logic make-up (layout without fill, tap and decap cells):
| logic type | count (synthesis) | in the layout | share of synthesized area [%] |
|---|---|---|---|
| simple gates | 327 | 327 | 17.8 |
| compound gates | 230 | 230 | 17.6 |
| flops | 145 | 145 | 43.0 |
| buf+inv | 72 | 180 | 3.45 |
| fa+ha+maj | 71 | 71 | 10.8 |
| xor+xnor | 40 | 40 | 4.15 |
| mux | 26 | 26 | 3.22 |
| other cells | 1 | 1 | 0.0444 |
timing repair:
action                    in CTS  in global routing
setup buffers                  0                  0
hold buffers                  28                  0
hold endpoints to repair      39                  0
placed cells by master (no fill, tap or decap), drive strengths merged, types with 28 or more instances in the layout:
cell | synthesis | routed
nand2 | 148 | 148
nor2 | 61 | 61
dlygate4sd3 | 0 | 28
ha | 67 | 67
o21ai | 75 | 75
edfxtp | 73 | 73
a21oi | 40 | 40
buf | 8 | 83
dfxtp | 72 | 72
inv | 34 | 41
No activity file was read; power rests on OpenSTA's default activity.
--- config.mk ---
export PLATFORM = sky130hd
export DESIGN_NAME = fsc_mac
export DESIGN_NICKNAME = d
export VERILOG_FILES = /design/src/hw/rtl/fsc_pkg.sv /design/src/hw/rtl/fsc_mac.sv
export SDC_FILE = /design/constraint.sdc
export NUM_CORES = 2
export LEC_CHECK = 0
export BUFFER_PORTS_ARGS = -buffer_cell sky130_fd_sc_hd__buf_2
export CAP_MARGIN = 0
export CORE_ASPECT_RATIO = 0.75
export CORE_UTILIZATION = 50
export CTS_CLUSTER_SIZE = 30
export DETAILED_ROUTE_END_ITERATION = 8
export GPL_TIMING_DRIVEN = 0
export PLACE_DENSITY = 0.69
export SYNTH_ARGS = -nofsm -noshare
export SYNTH_HDL_FRONTEND = slang
export SYNTH_SLANG_ARGS = --single-unit
--- constraint.sdc ---
create_clock -name clk -period 14.8 [get_ports clk]
set_input_delay 1.48 -clock clk [delete_from_list [all_inputs] [get_ports clk]]
set_output_delay 1.48 -clock clk [all_outputs]
set_load 0.1 [all_outputs]
--- src/hw/rtl/fsc_pkg.sv ---
package fsc_pkg;

  localparam int DATA_WIDTH_DEF = 32;
  localparam int FRAC_BITS_DEF  = 16;
  localparam int PLANE_COUNT    = 5;

  typedef enum logic [1:0] {
    OP_LOAD_CAM = 2'd0,
    OP_BUILD    = 2'd1,
    OP_LOAD_WLD = 2'd2,
    OP_TEST     = 2'd3
  } op_t;

  localparam logic REG_CULL_ENABLE = 1'b0;
  localparam logic REG_EDGE_BIAS   = 1'b1;

  // left, right, bottom, top, far (near is never built)
  localparam logic [1:0] PLANE_ROW [PLANE_COUNT] = '{2'd0, 2'd0, 2'd1, 2'd1, 2'd2};
  localparam logic       PLANE_NEG [PLANE_COUNT] = '{1'b0, 1'b1, 1'b0, 1'b1, 1'b1};

  typedef enum logic [1:0] {
    ACC_HOLD = 2'd0,
    ACC_LOAD = 2'd1,
    ACC_ADD  = 2'd2
  } acc_op_t;

  typedef struct packed {
    logic    mul_en;
    acc_op_t acc_op;
    logic    trunc;
  } mac_ctl_t;

  typedef enum logic {
    RD_SQRT = 1'b0,
    RD_DIV  = 1'b1
  } rd_mode_t;

  typedef struct packed {
    logic        start;
    rd_mode_t    mode;
    logic [63:0] num;
    logic [31:0] den;
  } rd_req_t;

endpackage

--- src/hw/rtl/fsc_mac.sv ---
// Shared multiply-accumulate: registered product, then a wide add.
module fsc_mac #(
  parameter int FRAC_BITS = fsc_pkg::FRAC_BITS_DEF
) (
  input  logic                clk,
  input  fsc_pkg::mac_ctl_t   ctl,
  input  logic signed [32:0]  a,
  input  logic signed [32:0]  b,
  input  logic signed [67:0]  init,
  output logic signed [67:0]  acc
);
  import fsc_pkg::*;

  localparam logic signed [65:0] ROUND = (66'sd1 <<< FRAC_BITS) - 66'sd1;

  logic signed [65:0] prod;
  logic signed [65:0] prod_adj;
  logic signed [67:0] term;

  // truncate toward zero: bias negatives before the arithmetic shift
  assign prod_adj = prod + (prod[65] ? ROUND : 66'sd0);
  assign term     = ctl.trunc ? 68'(prod_adj >>> FRAC_BITS) : 68'(prod);

  always_ff @(posedge clk) begin
    if (ctl.mul_en) begin
      prod <= a * b;
    end
    case (ctl.acc_op)
      ACC_LOAD: acc <= init;
      ACC_ADD:  acc <= acc + term;
      default:  acc <= acc;
    endcase
  end

endmodule

==> impl_metrics.ini <==
[run_status]
outcome = finished clean

[layout]
syn_to_final_growth_pct = 6.68
fin_util_pct = 54.0
drive_gt1_share_pct = 5.80
nets = 7125
final_common_cell = inv_1
fillers = 9143
layout_common_cells = 1168 x inv_1, 1145 x fa_1, 625 x nand2_1, 556 x and2_1, 300 x ha_1

[routing]
vias_per_cell = 5.67
detail_route.first_pass.iterations = 6
dr.first_iter.drc_count = 4304
finalWirelength_mm = 180
drc = 0
ant_nets = 0
avgRoutedWirePerCell_um = 26.1
vias = 39000

[place]
portBuffers = 205
place_congestion = 1.11
place_hpwl_mm = 150

[clock_network]
cts_buffers = 17
cts_root_buffer = clkbuf_16
cts_resized = 0
holdBufCountCts = 0
cts_buffer_depth = 2
cts_sinks = 134
tritoncts = yes
h-tree-depth = 4
cts_setup_buffers = 0
clk_pin_slew_ns = 0.06
clk_latency_ns = 0.44

[grt]
grt_pass1_wl_mm = 263
grt_pass1_vias = 40200
grt_overflow_total = 0
antenna_found_initial = 15
grt.total_usage_pct = 36.8
grt_max_degree = 67

[sta]
rsz0062_at_grt = no
finalSetupViolations = 0
fin_worst_skew_ns = 0.0120
fin_tns_setup_ns = 0
max-slew-margin-rel_pct = 1.74
drv_slew = 0
period_needed_ns = 11.21
hold_viol = 0
tightest_slew_ns = 1.47
fmax_mhz = 89.2
finalCritPeriodShare_pct = 75.7

[worst_setup_path]
crit_buf_inv = 10
crit_top_cell = fa_1
slowest_delay_ns = 1.08
cp-start-kind = input pin
critical-path-top-delay-family = adder cells
rr_worst_depth = 25
reg2reg_slack_ns = 7.90
crit_required_ns = 15.06
r2r_start = prod[65]
cp-end-kind = flop
cp_max_fo = 10
r2r_end = acc[60]
cp_slowest_cell = clkbuf_1
setup.worst_path.class = in2reg
arrival_ns = 11.47

[worst_hold_path]
min_to = acc[0]
min_from = acc[0]
hold_path_depth = 2
hp-class = reg2reg

[synthesis]
syn_nets = 6900
synth_edf_count = 134
synth_area_sq_um = 49400
synth_flop_cell = edfxtp_1
synthArstFlopShare_pct = 0
ys_warn_count = 0
ys_seq_area_share_pct = 8.15
synthCells = 5315
yosysUniqueCellTypes = 75
avgSynthCellArea_sq_um = 9.29
synth-seq-cells = 134

[floorplanning]
std_cell_rows = 99
coreArea_sq_um = 97600
num_io_pins = 207
die_y_um = 274
die_w_um = 365
start_util_pct = 50.6
die-area_sq_um = 100000

[flow_run]
maxCapViolCount = 0
worst register-to-register path, stage by stage, from the launching register on:
cell      delay [ns]
edfxtp_1        0.94
ha_1            0.42
a21o_1          0.16
a21o_1          0.17
a211o_1         0.34
o41ai_4         0.50
nor2_1          0.12
buf_2           0.21
nand4_1         0.18
nor2_1          0.09
buf_2           0.18
nand3_1         0.11
xor2_1          0.19
a21oi_1         0.13
ha_1            0.32
clkbuf_1        0.19
a21oi_1         0.25
o21ai_0         0.10
a21oi_1         0.32
o21ai_0         0.17
a31oi_1         0.28
nor3_1          0.10
a311oi_1        0.59
a21oi_1         0.20
o21a_1          0.21
o31ai_1         0.25
worst max-delay path by stage:
stage                     start  endpoint  slack (ns)  cells past startpoint
after floorplan            b[0]  prod[65]        5.70                     22
after global placement    a[32]  prod[65]        3.26                     24
after detailed placement   b[6]  prod[65]        3.42                     26
after CTS                  b[6]  prod[65]        3.87                     26
after global routing       b[6]  prod[65]        3.09                     26
final                      b[6]  prod[65]        3.59                     26
per-stage QoR:
stage	worst slack (ns)	instance area, sq um	hold slack, ns	instances
5_1_grt	3.09	52700	0.746	6868
3_5_place_dp	3.42	52100	0.697	6834
3_3_place_gp	3.26	52100	0.682	6833
6_report	3.59	52700	0.706	6880
2_1_floorplan	5.70	49400	0.783	5315
4_1_cts	3.87	52700	0.712	6866
state kept, by name, indices dropped and copies added (netlist names):
register	count
prod	66
acc	68
synthesized netlist by cell type (all sizes together), types with 3 or more instances:
| master | instances | area (sq um) |
|---|---|---|
| a211o | 4 | 35.0 |
| o311ai | 5 | 43.8 |
| o31a | 3 | 26.3 |
| buf | 5 | 25.0 |
| edfxtp | 134 | 4020 |
| xnor2 | 108 | 946 |
| a31o | 3 | 26.3 |
| nor2 | 121 | 454 |
| or4 | 4 | 30.0 |
| a221oi | 3 | 26.3 |
| inv | 1169 | 4390 |
| o21ai | 79 | 399 |
| and2 | 557 | 3490 |
| o211ai | 7 | 52.6 |
| nor4 | 5 | 37.5 |
| nand2b | 21 | 131 |
| a31oi | 20 | 146 |
| clkbuf | 256 | 961 |
| nand2 | 625 | 2350 |
| o21bai | 28 | 210 |
| o41ai | 5 | 70.1 |
| nand3b | 3 | 22.5 |
| nor3 | 29 | 155 |
| xor2 | 75 | 657 |
| and4 | 7 | 61.3 |
| o21a | 34 | 255 |
| a21o | 57 | 428 |
| a21boi | 7 | 52.6 |
| o31ai | 12 | 104 |
| a2111oi | 3 | 26.3 |
| fa | 1146 | 22900 |
| mux2 | 54 | 608 |
| and3 | 20 | 125 |
| nand4 | 49 | 307 |
| ha | 300 | 3750 |
| nor2b | 49 | 307 |
| a21oi | 220 | 1110 |
| nand3 | 46 | 230 |
| a311oi | 4 | 41.3 |
| a211oi | 11 | 87.6 |
final cells by class:
type | count | area, sq um | share of cell area [%]
multi-input combinational | 3751 | 40000 | 75.9
inverter | 1169 | 4390 | 8.33
sequential | 134 | 4020 | 7.64
tap | 1313 | 1640 | 3.12
timing repair buffer | 206 | 1050 | 1.99
buffer | 261 | 986 | 1.87
clock buffer | 17 | 425 | 0.807
clock inverter | 15 | 145 | 0.275
antenna | 14 | 35.0 | 0.0665
layer usage:
layer  GRT usage (%)  up-vias  wire length, um
li1                -    16500                -
met4            13.8       16             8460
met3            17.0      461            28600
met2            52.0     2616            71900
met1            49.1    19400            70800
met5               0        -              108
kinds of logic (layout without fill, tap and decap cells):
| family | after synthesis | in the layout | share of synthesized area [%] |
|---|---|---|---|
| muxes | 56 | 56 | 1.27 |
| and+or+nand+nor | 1542 | 1542 | 15.7 |
| AOI/OAI and AO/OA | 524 | 524 | 6.74 |
| other | 0 | 14 | 0 |
| xor gates and xnor gates | 183 | 183 | 3.25 |
| buffers and inverters | 1430 | 1668 | 10.9 |
| adders and majority gates | 1446 | 1446 | 54.0 |
| DFF | 134 | 134 | 8.15 |
Power is left out: the tool's default activity adds up to more than one toggle a clock period on the data nets, which glitch-free logic cannot reach.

» To do
Could you transcribe the entries above word for word, from the line with "108 | 946 |" down to the line with "other | 0 | 14 | 0 |", keeping both?

» The answer
| xnor2 | 108 | 946 |
| a31o | 3 | 26.3 |
| nor2 | 121 | 454 |
| or4 | 4 | 30.0 |
| a221oi | 3 | 26.3 |
| inv | 1169 | 4390 |
| o21ai | 79 | 399 |
| and2 | 557 | 3490 |
| o211ai | 7 | 52.6 |
| nor4 | 5 | 37.5 |
| nand2b | 21 | 131 |
| a31oi | 20 | 146 |
| clkbuf | 256 | 961 |
| nand2 | 625 | 2350 |
| o21bai | 28 | 210 |
| o41ai | 5 | 70.1 |
| nand3b | 3 | 22.5 |
| nor3 | 29 | 155 |
| xor2 | 75 | 657 |
| and4 | 7 | 61.3 |
| o21a | 34 | 255 |
| a21o | 57 | 428 |
| a21boi | 7 | 52.6 |
| o31ai | 12 | 104 |
| a2111oi | 3 | 26.3 |
| fa | 1146 | 22900 |
| mux2 | 54 | 608 |
| and3 | 20 | 125 |
| nand4 | 49 | 307 |
| ha | 300 | 3750 |
| nor2b | 49 | 307 |
| a21oi | 220 | 1110 |
| nand3 | 46 | 230 |
| a311oi | 4 | 41.3 |
| a211oi | 11 | 87.6 |
final cells by class:
type | count | area, sq um | share of cell area [%]
multi-input combinational | 3751 | 40000 | 75.9
inverter | 1169 | 4390 | 8.33
sequential | 134 | 4020 | 7.64
tap | 1313 | 1640 | 3.12
timing repair buffer | 206 | 1050 | 1.99
buffer | 261 | 986 | 1.87
clock buffer | 17 | 425 | 0.807
clock inverter | 15 | 145 | 0.275
antenna | 14 | 35.0 | 0.0665
layer usage:
layer  GRT usage (%)  up-vias  wire length, um
li1                -    16500                -
met4            13.8       16             8460
met3            17.0      461            28600
met2            52.0     2616            71900
met1            49.1    19400            70800
met5               0        -              108
kinds of logic (layout without fill, tap and decap cells):
| family | after synthesis | in the layout | share of synthesized area [%] |
|---|---|---|---|
| muxes | 56 | 56 | 1.27 |
| and+or+nand+nor | 1542 | 1542 | 15.7 |
| AOI/OAI and AO/OA | 524 | 524 | 6.74 |
| other | 0 | 14 | 0 |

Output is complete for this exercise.